Alzheimer’s disease, colloquially known as “the long goodbye,” is the most common form of dementia and affects over five million Americans. While there is no cure, USF researchers hope to prove computerized brain training can mitigate its effects.

The funding supports the new Active Mind clinical research study, and local researchers need volunteers over the age of 65 and with some cognitive decline to participate. Dr. Jennifer O’Brien, associate professor of psychology and principal investigator on the St. Petersburg campus, said preliminary results are encouraging.

“We have some previous study evidence … showing that those who’ve done this type of training were almost 50% less likely than their counterparts to have a dementia diagnosis 10 years later,” O’Brien said. “So, these studies are following up on that crucial finding to see how effective training can be at reducing our dementia risk.”

Active Mind volunteers will complete at least 40 hours of computerized exercises over the two-year study. They receive a free iPad and can participate at the St. Pete or Tampa campus.

Due to the blind controls of the clinical trials, O’Brien could only describe the computer-based cognitive training in generalities. She said participants solve puzzles and called the brain games “quite interactive and visual and auditory.”

The latest dementia funding follows a $3.2 million NIH grant in 2022 to investigate if medical professionals can detect Alzheimer’s through a simple blood test. In 2021, USF received $44.4 million from the agency’s National Institute on Aging for the Preventing Alzheimer’s with Cognitive Training (PACT) study.

“When you hear these numbers, they’re huge,” O’Brien said. “But in reality, it’s actually not a whole lot of money per participant that we need to enroll because of all of the staff that’s required to conduct the study.”

Alzheimer’s is a progressive, chronic disease that destroys memory and vital mental functions by causing brain cells to degenerate and die. The incurable condition results in healthcare costs of over $300 billion.

Experts believe the expense will soon reach more than $1 trillion as the population continues aging.

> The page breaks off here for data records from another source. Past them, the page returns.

### config.mk
export PLATFORM = sky130hd
export DESIGN_NAME = instr_fetch_unit
export DESIGN_NICKNAME = d
export VERILOG_FILES = /design/src/rtl/cpu_pkg.sv /design/src/rtl/pc_reg.sv /design/src/rtl/instr_fetch_unit.sv
export SDC_FILE = /design/constraint.sdc
export NUM_CORES = 1
export LEC_CHECK = 0
export ABC_AREA = 1
export CAP_MARGIN = 20
export CORE_MARGIN = 10
export CORE_UTILIZATION = 39
export CTS_BUF_LIST = sky130_fd_sc_hd__clkbuf_8
export CTS_CLUSTER_SIZE = 8
export DETAILED_ROUTE_END_ITERATION = 12
export HOLD_SLACK_MARGIN = 0.15
export PLACE_DENSITY_LB_ADDON = 0.1
export REMOVE_ABC_BUFFERS = 1
export SYNTH_ARGS = -nofsm -noshare
export SYNTH_HDL_FRONTEND = slang
export SYNTH_SLANG_ARGS = --single-unit
### constraint.sdc
create_clock -name CLK -period 1.5 [get_ports CLK]
set_input_delay 0.225 -clock CLK [delete_from_list [all_inputs] [get_ports CLK]]
set_output_delay 0.225 -clock CLK [all_outputs]
set_load 0.02 [all_outputs]
### src/rtl/cpu_pkg.sv
// rtl/cpu_pkg.sv - shared fetch-state encoding and datapath widths
package cpu_pkg;

  localparam int PC_W  = 8;
  localparam int OPC_W = 4;

  localparam logic [OPC_W-1:0] HALT_OPCODE_DEFAULT = 4'hF;

  typedef enum logic [1:0] {
    FS_ISSUE   = 2'd0,
    FS_CAPTURE = 2'd1,
    FS_HOLD    = 2'd2,
    FS_HALT    = 2'd3
  } fetch_state_e;

endpackage

### src/rtl/pc_reg.sv
// rtl/pc_reg.sv - program counter with load, increment and natural wrap
module pc_reg
  import cpu_pkg::*;
#(
  parameter int              WIDTH     = PC_W,
  parameter logic [WIDTH-1:0] RESET_VAL = '0
) (
  input  logic             clk,
  input  logic             rst_n,
  input  logic             load,
  input  logic [WIDTH-1:0] load_val,
  input  logic             inc,
  output logic [WIDTH-1:0] pc
);

  logic [WIDTH-1:0] pc_q;
  logic [WIDTH-1:0] pc_d;

  // Load wins over increment; the add wraps at the register width.
  always_comb begin
    pc_d = pc_q;
    if (load) begin
      pc_d = load_val;
    end else if (inc) begin
      pc_d = pc_q + WIDTH'(1);
    end
  end

  always_ff @(posedge clk or negedge rst_n) begin
    if (!rst_n) begin
      pc_q <= RESET_VAL;
    end else begin
      pc_q <= pc_d;
    end
  end

  assign pc = pc_q;

endmodule

### src/rtl/instr_fetch_unit.sv
// rtl/instr_fetch_unit.sv - fetch FSM and instruction register feeding decode
module instr_fetch_unit
  import cpu_pkg::*;
#(
  parameter logic [PC_W-1:0]  RESET_PC    = 8'h00,
  parameter logic [OPC_W-1:0] HALT_OPCODE = HALT_OPCODE_DEFAULT,
  parameter int               OPC_MSB     = 31
) (
  input  logic              CLK,
  input  logic              RST_n,
  input  logic [31:0]       DataBus_in,
  input  logic              mem_busy,
  input  logic              branch_valid,
  input  logic [PC_W-1:0]   branch_target,
  input  logic              ir_ready,
  output logic [PC_W-1:0]   PC_Instruction_Acces,
  output logic [31:0]       IR,
  output logic [OPC_W-1:0]  OP_code,
  output logic              ir_valid,
  output logic              halted
);

  fetch_state_e state_q, state_d;
  logic [31:0]  ir_q, ir_d;
  logic         ir_valid_q, ir_valid_d;
  logic         halted_q, halted_d;
  logic         pc_load;
  logic         pc_inc;
  logic [PC_W-1:0] pc;

  pc_reg #(
    .WIDTH     (PC_W),
    .RESET_VAL (RESET_PC)
  ) u_pc_reg (
    .clk      (CLK),
    .rst_n    (RST_n),
    .load     (pc_load),
    .load_val (branch_target),
    .inc      (pc_inc),
    .pc       (pc)
  );

  assign OP_code = ir_q[OPC_MSB -: OPC_W];

  always_comb begin
    state_d    = state_q;
    ir_d       = ir_q;
    ir_valid_d = ir_valid_q;
    halted_d   = halted_q;
    pc_load    = 1'b0;
    pc_inc     = 1'b0;

    // A redirect flushes whatever is in flight or held, including a pending HALT.
    if (branch_valid && (state_q != FS_HALT)) begin
      pc_load    = 1'b1;
      ir_valid_d = 1'b0;
      state_d    = FS_ISSUE;
    end else begin
      case (state_q)
        FS_ISSUE: begin
          if (!mem_busy) begin
            state_d = FS_CAPTURE;
          end
        end
        FS_CAPTURE: begin
          // Data access stole the bus: the word on DataBus_in is not ours.
          if (mem_busy) begin
            state_d = FS_ISSUE;
          end else begin
            ir_d       = DataBus_in;
            ir_valid_d = 1'b1;
            pc_inc     = 1'b1;
            state_d    = FS_HOLD;
          end
        end
        FS_HOLD: begin
          if (ir_ready) begin
            ir_valid_d = 1'b0;
            if (OP_code == HALT_OPCODE) begin
              halted_d = 1'b1;
              state_d  = FS_HALT;
            end else begin
              state_d = FS_ISSUE;
            end
          end
        end
        FS_HALT: begin
          ir_valid_d = 1'b0;
        end
        default: begin
          state_d    = FS_ISSUE;
          ir_valid_d = 1'b0;
        end
      endcase
    end
  end

  always_ff @(posedge CLK or negedge RST_n) begin
    if (!RST_n) begin
      state_q    <= FS_ISSUE;
      ir_q       <= '0;
      ir_valid_q <= 1'b0;
      halted_q   <= 1'b0;
    end else begin
      state_q    <= state_d;
      ir_q       <= ir_d;
      ir_valid_q <= ir_valid_d;
      halted_q   <= halted_d;
    end
  end

  assign PC_Instruction_Acces = pc;
  assign IR                   = ir_q;
  assign ir_valid             = ir_valid_q;
  assign halted               = halted_q;

endmodule

==> summary by stage <==
Flow run
The tool flagged a number of max-cap violations equal to 0.

Synthesis
The number of standard cells after synthesis is 263. A synthesized cell averages 7.92 sq um. The share of the Yosys chip area taken by registers is 0.529. The cell area that synthesis handed to floorplanning was approximately 0.0021 sq mm. The number of warnings reported in the yosys synthesis log is 0. The flip-flop and latch count after synthesis is 44. The count of cell types in the netlist is 21.

Final layout
Of the cells placed in the final design, the portion with a size suffix greater than 1 is 0.166. The footprint of the multi-input gates is 952 sq um. The sequential cell area in the final layout is 0.00110 sq mm. For this run, the post-layout net count is 419. The layout filler cell count is 464.

The final cell count without fillers is between 400 and 500. The repair_antennas step left the layout with diodes totalling 0. From synthesis to final layout, the design area changed by 65.1%.

The register with the most flip-flops in the layout has 32 of them.

Routing
The aggregate routed wire length is roughly 6400 um. The via count is 1990. In the routed layout, each cell is associated on average with a via count of about 4.5.

The pre-antenna-repair detailed-routing pass consisted of 4 iterations. The remaining antenna violation count after routing is 0. After detailed routing, the number of remaining DRC violations is 0. After detailed routing, the average wire length per cell comes to between 10 and 15 um.

After the first detailed-routing iteration, the DRC count stood at 87.

Clocking
Counting along the longest clock path gives a buffer depth of 2. In this run, CTS created clock tree buffers numbering 5. TritonCTS built the clock tree. The buffer cell driving the clock tree root is clkbuf_8. The clock tree synthesis step divided the H-tree into 2 levels.

The clock latency reported for the late side of the worst-skew pair is 0.29 ns. Clock-pin slew was measured on the worst setup and hold paths at 0.08 ns. The total number of clock tree sinks is 44.

Critical path
The arrival time at the worst endpoint is 1.65 ns. The type of destination of the critical path is a flip-flop. The worst register-to-register path begins at state_q[1]. The startpoint type of the worst setup path is a flip-flop. The worst setup path is of the flip-flop to flip-flop kind.

Following the worst setup path forward leads to its endpoint at IR[4]. The worst register-to-register path has a setup slack of 0.03 ns. In this run the critical register-to-register path is captured at IR[4]. STA puts the critical path data required time at 1.68 ns. The start point of the critical path is state_q[1]. The maximum fanout along the worst path is 8. The cell count of the worst reg-to-reg path is 7.

Global route
The layer flagged by global routing as most heavily used is met2. The met2 track demand over resource is 0.239. The fraction of met1 tracks used by global routing is 0.176.

After global routing the overflow that remains totals 0. Entering global routing, the biggest net connects 29 pins. The total routing usage reported by global routing is 0.148. The first global-routing pass estimated slightly above 10000 um of wire. For this run, global-route usage on met3 was measured as 0.0695. The initial antenna violation count came to 0. The number of global-route vias before repair is 2044.

Status
The run finished with clean final reports.

Timing
The number of hold violations in the final report is 0. The relative slew slack is 0.712. Setup repair after global routing could not meet its margin everywhere. The number of slew-limit violations in the final report is 0. The shortest clock period the worst path allows after layout is 1.47 ns. Derived from the worst setup path, the maximum achievable clock frequency is 681 MHz.

The transition time at the pin with the least slew margin is 0.432 ns. Setup violations remaining at the end of the flow were counted as 0. In the finished design, the share of the clock period the worst path needs comes to 0.980. The worst clock skew is approximately 0.0043 ns.

Floorplanning
The core area is slightly above 0.005 sq mm. The floorplan has 26 rows. The die span in y is 93.1 um. For this configuration, the core starts out at a cell density of 0.405. The die covers ~0.0087 sq mm. The die boundary width is 93.1 um.

In this run the count of I/O pins placed on the die edge is 91.

Pwr
The maximum ir drop on the vdd rail is 0.000848 V. The reported leakage power is between 0.0015 and 0.002 uW. Dividing total power by cell area gives a power density of 1380 mW/mm^2. Summing internal, switching and leakage power gives ~4700 uW.

Place
Once detailed placement completed, the half-perimeter wirelength came to 4650 um. The cell count after placement is 424. Input and output buffers added on the ports amount to 90. The routability congestion estimate is just under 0.9.

Min path
The path class of the tightest hold or removal check is input port to asynchronous set/reset pin.
timing repair:
action,4_1_cts,5_1_grt
gates cloned,1,3
setup buffers,1,1
setup endpoints to repair,70,51
hold buffers,1,0
pin swaps,3,11
endpoints found under the hold margin,16,0
gates resized for setup,44,49
area by class of cell:
cell class	count	share of cell area
timing repair buffer	110	0.335
multi-input combinational	190	0.277
clock inverter	2	0.00255
inverter	17	0.0193
sequential	44	0.320
clock buffer	5	0.0200
tap	70	0.0255
logic make-up after synthesis:
logic type,share of synthesized area
xor+xnor,0.00420
compound gates,0.0438
simple gates,0.318
flops,0.529
buf+inv,0.0697
fa+ha+maj,0.0360
cells in the mapped netlist:
master	instances	area share
nand2_1	137	0.25
dfrtp_1	44	0.53
inv_1	15	0.027
nand3_1	12	0.029
nor2_1	12	0.022
o21ai_0	7	0.017
buf_4	6	0.022
ha_1	6	0.036
buf_2	5	0.012
nand4_1	3	0.0090
o211ai_1	3	0.011
inv_2	2	0.0036
nor2_2	2	0.0060
o21ai_1	2	0.0048
a22oi_1	1	0.0036
a31o_2	1	0.0042
buf_6	1	0.0054
nand2_2	1	0.0030
nor3_1	1	0.0024
o21bai_1	1	0.0036
xnor2_1	1	0.0042
power by group:
| part | switching [uW] | internal (uW) | total [uW] |
|---|---|---|---|
| clock | 392 | 311 | 702 |
| combinational | 1220 | 950 | 2170 |
| sequential | 291 | 1580 | 1880 |
| total | 1900 | 2850 | 4740 |
critical path, stage by stage (launching register included):
cell and delay (ns):
dfrtp_1 0.42, ha_2 0.26, inv_2 0.06, nand2_2 0.16, nand2_4 0.15, clkbuf_16 0.21
nand2_2 0.06, nand2_1 0.05
cell usage in the layout (no fill, tap or decap), types with 5 or more instances in the layout:
cell type        Yosys  routed
nand2_1            137     116
dfrtp_1             44      43
clkdlybuf4s50_1      0      43
dlygate4sd2_1        0      35
nand2_2              1      16
inv_1               15      14
nand3_1             12      12
dlymetal6s2s_1       0      11
nor2_1              12      10
buf_4                6       9
nand2_4              0       6
o21ai_1              2       6
clkbuf_8             0       5
how the worst min path moves through the flow:
stage | end | cells after the start | start | slack (ns)
after floorplan | IR[0] | 0 | RST_n | -0.07
after global placement | ir_valid | 1 | RST_n | 0.18
after detailed placement | ir_valid | 1 | RST_n | 0.19
after CTS | u_pc_reg.pc[4] | 2 | RST_n | 0.39
after global routing | u_pc_reg.pc[3] | 2 | RST_n | 0.41
final | ir_valid | 2 | RST_n | 0.39
metal layers:
layer | share of wire | wire length (um)
met3 | 0.077 | 498
met1 | 0.43 | 2780
met4 | 0.0036 | 23
met5 | 0 | 0
met2 | 0.49 | 3120
metrics by stage:
step	util	setup WS, ns	cell area (sq um)	setup TNS [ns]	hold WS, ns
2_1_floorplan	-	-0.356	2000	-10.58	-0.0706
3_3_place_gp	0.607	-0.0484	3120	-1.06	0.184
3_5_place_dp	0.607	-0.0744	3120	-1.83	0.189
4_1_cts	0.628	-0.00230	3230	-0.00230	0.394
5_1_grt	0.669	-0.0372	3440	-0.304	0.411
6_report	0.669	0.0305	3440	0	0.394
No activity file was read; power rests on OpenSTA's default activity.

Diagnosing dementia and Alzheimer’s currently requires invasive cerebrospinal fluid samples – spinal taps – or radioactive injections and expensive PET scans.

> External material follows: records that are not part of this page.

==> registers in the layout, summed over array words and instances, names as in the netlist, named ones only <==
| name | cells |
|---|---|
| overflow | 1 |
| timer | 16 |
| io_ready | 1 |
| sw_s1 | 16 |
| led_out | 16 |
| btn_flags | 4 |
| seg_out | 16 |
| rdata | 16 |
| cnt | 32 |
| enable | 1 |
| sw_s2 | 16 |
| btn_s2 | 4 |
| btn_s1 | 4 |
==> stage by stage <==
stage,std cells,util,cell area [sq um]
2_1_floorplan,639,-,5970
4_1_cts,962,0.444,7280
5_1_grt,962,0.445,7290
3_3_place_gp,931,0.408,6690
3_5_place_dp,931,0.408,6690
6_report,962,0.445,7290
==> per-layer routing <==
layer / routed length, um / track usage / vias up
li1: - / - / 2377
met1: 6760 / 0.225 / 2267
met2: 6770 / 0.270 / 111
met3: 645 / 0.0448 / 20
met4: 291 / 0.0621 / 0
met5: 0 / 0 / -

While PACT – which is ongoing – studies computer-based training’s effectiveness on healthy adults, Active Mind focuses on people showing mild cognitive decline. O’Brien said researchers are still collecting data on the initial studies.

She noted that over 2,000 people participated in the previous research. O’Brien said that underscores the urgency to find preventative treatments and the community’s motivation to support “this really important science.”

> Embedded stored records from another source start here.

--- src/rtl/multicycle_control.sv ---
// ---------------------------------------------------------------------------
// multicycle_control
// Main control FSM of the multicycle CPU. Sequences fetch / decode / execute /
// memory / writeback and drives every datapath select and enable line.
// Memory states wait on mem_ready, guarded by a timeout watchdog.
// Ports:
//   clk, reset                 clock and synchronous active-high reset
//   opcode                     IR[31:26], valid from DECODE onward
//   mem_ready                  memory finished the current access this cycle
//   pc_write, pc_write_cond    PC load enables (conditional on zero^branch_sel)
//   branch_sel                 0=BEQ, 1=BNE polarity into the branch mux
//   pc_source                  0=ALU, 1=ALUOut, 2=jump target
//   iord, mem_read, mem_write  memory address select and request strobes
//   ir_write                   IR load enable
//   reg_dst, mem_to_reg        register file write address / data selects
//   reg_write                  register file write enable
//   alu_src_a, alu_src_b       ALU operand selects
//   alu_op                     0=add, 1=sub, 2=funct-decoded
//   illegal_op, mem_fault      one-cycle error pulses
//   state                      current state, for debug
// ---------------------------------------------------------------------------
module multicycle_control
    import multicycle_control_pkg::*;
#(
    parameter int OP_W    = 6,
    parameter int TIMEOUT = 15,
    parameter int CNT_W   = 4
) (
    input  logic            clk,
    input  logic            reset,
    input  logic [OP_W-1:0] opcode,
    input  logic            mem_ready,
    output logic            pc_write,
    output logic            pc_write_cond,
    output logic            branch_sel,
    output logic [1:0]      pc_source,
    output logic            iord,
    output logic            mem_read,
    output logic            mem_write,
    output logic            ir_write,
    output logic            reg_dst,
    output logic            mem_to_reg,
    output logic            reg_write,
    output logic            alu_src_a,
    output logic [1:0]      alu_src_b,
    output logic [1:0]      alu_op,
    output logic            illegal_op,
    output logic            mem_fault,
    output logic [3:0]      state
);

    state_e state_q;
    state_e state_d;
    logic   memWaiting;
    logic   timedOut;
    logic   faultNow;
    logic   illegalNow;
    logic   timerClear;

    // A fault only fires while actually stalled; mem_ready arriving in the
    // timeout cycle itself lets the access complete normally.
    assign memWaiting = is_mem_wait_state(state_q) && !mem_ready;
    assign faultNow   = memWaiting && timedOut;
    assign timerClear = (state_d != state_q) || faultNow;

    multicycle_control_mem_wait_timer #(
        .TIMEOUT (TIMEOUT),
        .CNT_W   (CNT_W)
    ) u_mem_wait_timer (
        .clk       (clk),
        .reset     (reset),
        .clear_i   (timerClear),
        .wait_i    (memWaiting),
        .timeout_o (timedOut)
    );

    // Next-state logic. Memory states either advance on mem_ready, abandon
    // the instruction on timeout, or hold. DECODE dispatches on the opcode
    // and flags anything it does not recognise.
    always_comb begin
        state_d    = state_q;
        illegalNow = 1'b0;
        case (state_q)
            S_FETCH: begin
                if (mem_ready)     state_d = S_DECODE;
                else if (faultNow) state_d = S_FETCH;
            end
            S_DECODE: begin
                case (opcode)
                    OP_LW, OP_SW:    state_d = S_MEM_ADDR;
                    OP_R:            state_d = S_EXEC_R;
                    OP_BEQ, OP_BNE:  state_d = S_BRANCH;
                    OP_J:            state_d = S_JUMP;
                    OP_ADDI:         state_d = S_ADDI_EX;
                    default: begin
                        state_d    = S_FETCH;
                        illegalNow = 1'b1;
                    end
                endcase
            end
            S_MEM_ADDR: state_d = (opcode == OP_LW) ? S_MEM_RD : S_MEM_WR;
            S_MEM_RD: begin
                if (mem_ready)     state_d = S_MEM_WB;
                else if (faultNow) state_d = S_FETCH;
            end
            S_MEM_WR: begin
                if (mem_ready)     state_d = S_FETCH;
                else if (faultNow) state_d = S_FETCH;
            end
            S_EXEC_R:  state_d = S_R_WB;
            S_ADDI_EX: state_d = S_ADDI_WB;
            S_MEM_WB, S_R_WB, S_BRANCH, S_JUMP, S_ADDI_WB: state_d = S_FETCH;
            default:   state_d = S_FETCH;
        endcase
    end

    // State register; reset returns to FETCH from anywhere, including a
    // stalled memory state.
    always_ff @(posedge clk) begin
        if (reset) begin
            state_q <= S_FETCH;
        end else begin
            state_q <= state_d;
        end
    end

    // Moore output decode. Only the FETCH PC/IR load follows mem_ready so the
    // instruction is captured exactly when memory delivers it.
    always_comb begin
        pc_write      = 1'b0;
        pc_write_cond = 1'b0;
        branch_sel    = 1'b0;
        pc_source     = PC_ALU;
        iord          = 1'b0;
        mem_read      = 1'b0;
        mem_write     = 1'b0;
        ir_write      = 1'b0;
        reg_dst       = 1'b0;
        mem_to_reg    = 1'b0;
        reg_write     = 1'b0;
        alu_src_a     = 1'b0;
        alu_src_b     = SRCB_REG;
        alu_op        = ALU_ADD;
        case (state_q)
            S_FETCH: begin
                mem_read  = 1'b1;
                alu_src_b = SRCB_FOUR;
                pc_write  = mem_ready;
                ir_write  = mem_ready;
            end
            S_DECODE: alu_src_b = SRCB_IMM_SHL;
            S_MEM_ADDR, S_ADDI_EX: begin
                alu_src_a = 1'b1;
                alu_src_b = SRCB_IMM;
            end
            S_MEM_RD: begin
                mem_read = 1'b1;
                iord     = 1'b1;
            end
            S_MEM_WB: begin
                reg_write  = 1'b1;
                mem_to_reg = 1'b1;
            end
            S_MEM_WR: begin
                mem_write = 1'b1;
                iord      = 1'b1;
            end
            S_EXEC_R: begin
                alu_src_a = 1'b1;
                alu_op    = ALU_FUNCT;
            end
            S_R_WB: begin
                reg_write = 1'b1;
                reg_dst   = 1'b1;
            end
            S_BRANCH: begin
                alu_src_a     = 1'b1;
                alu_op        = ALU_SUB;
                pc_write_cond = 1'b1;
                pc_source     = PC_ALUOUT;
                branch_sel    = opcode[0];
            end
            S_JUMP: begin
                pc_write  = 1'b1;
                pc_source = PC_JUMP;
            end
            S_ADDI_WB: reg_write = 1'b1;
            default: ;
        endcase
    end

    assign illegal_op = illegalNow;
    assign mem_fault  = faultNow;
    assign state      = state_q;

endmodule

“We’re striving to include our Black and Hispanic older adults in the community, in part because they are so disproportionately more likely to be diagnosed with dementia,” she added. “And they tend to be underrepresented in clinical research trials like this.”

Dr. Jennifer O’Brien, associate professor of psychology and principal investigator on the St. Petersburg campus.

O’Brien said USF still needs hundreds of volunteers for the studies. Research suggests that delaying dementia’s effects by a year would result in millions of fewer cases, easing the burden on families and the healthcare industry.

She explained that cognitive decline typically accelerates by age 75 and increases each following year. While it is not the current medical recommendation, she said people over 55 should “probably” begin brain exercises.

“An ideal result would be the adoption of effective cognitive training exercises that have the scientific results behind them,” O’Brien said. “And then support to access those. It requires technology to access …”

She said it was “obviously a really good sign” that the NIH continues awarding millions of dollars to support USF’s dementia research. O’Brien said the government sees promise in the studies and the local scientists.

O’Brien remains optimistic that the research can prove the benefits of brain games. She said that would have a significant impact on individuals, their families, the healthcare system and the overall economy.

“Even if it’s not curing but it’s delaying the onset,” O’Brien added. “It’s (dementia) just so overwhelming. So, any reduction would have a significant impact.”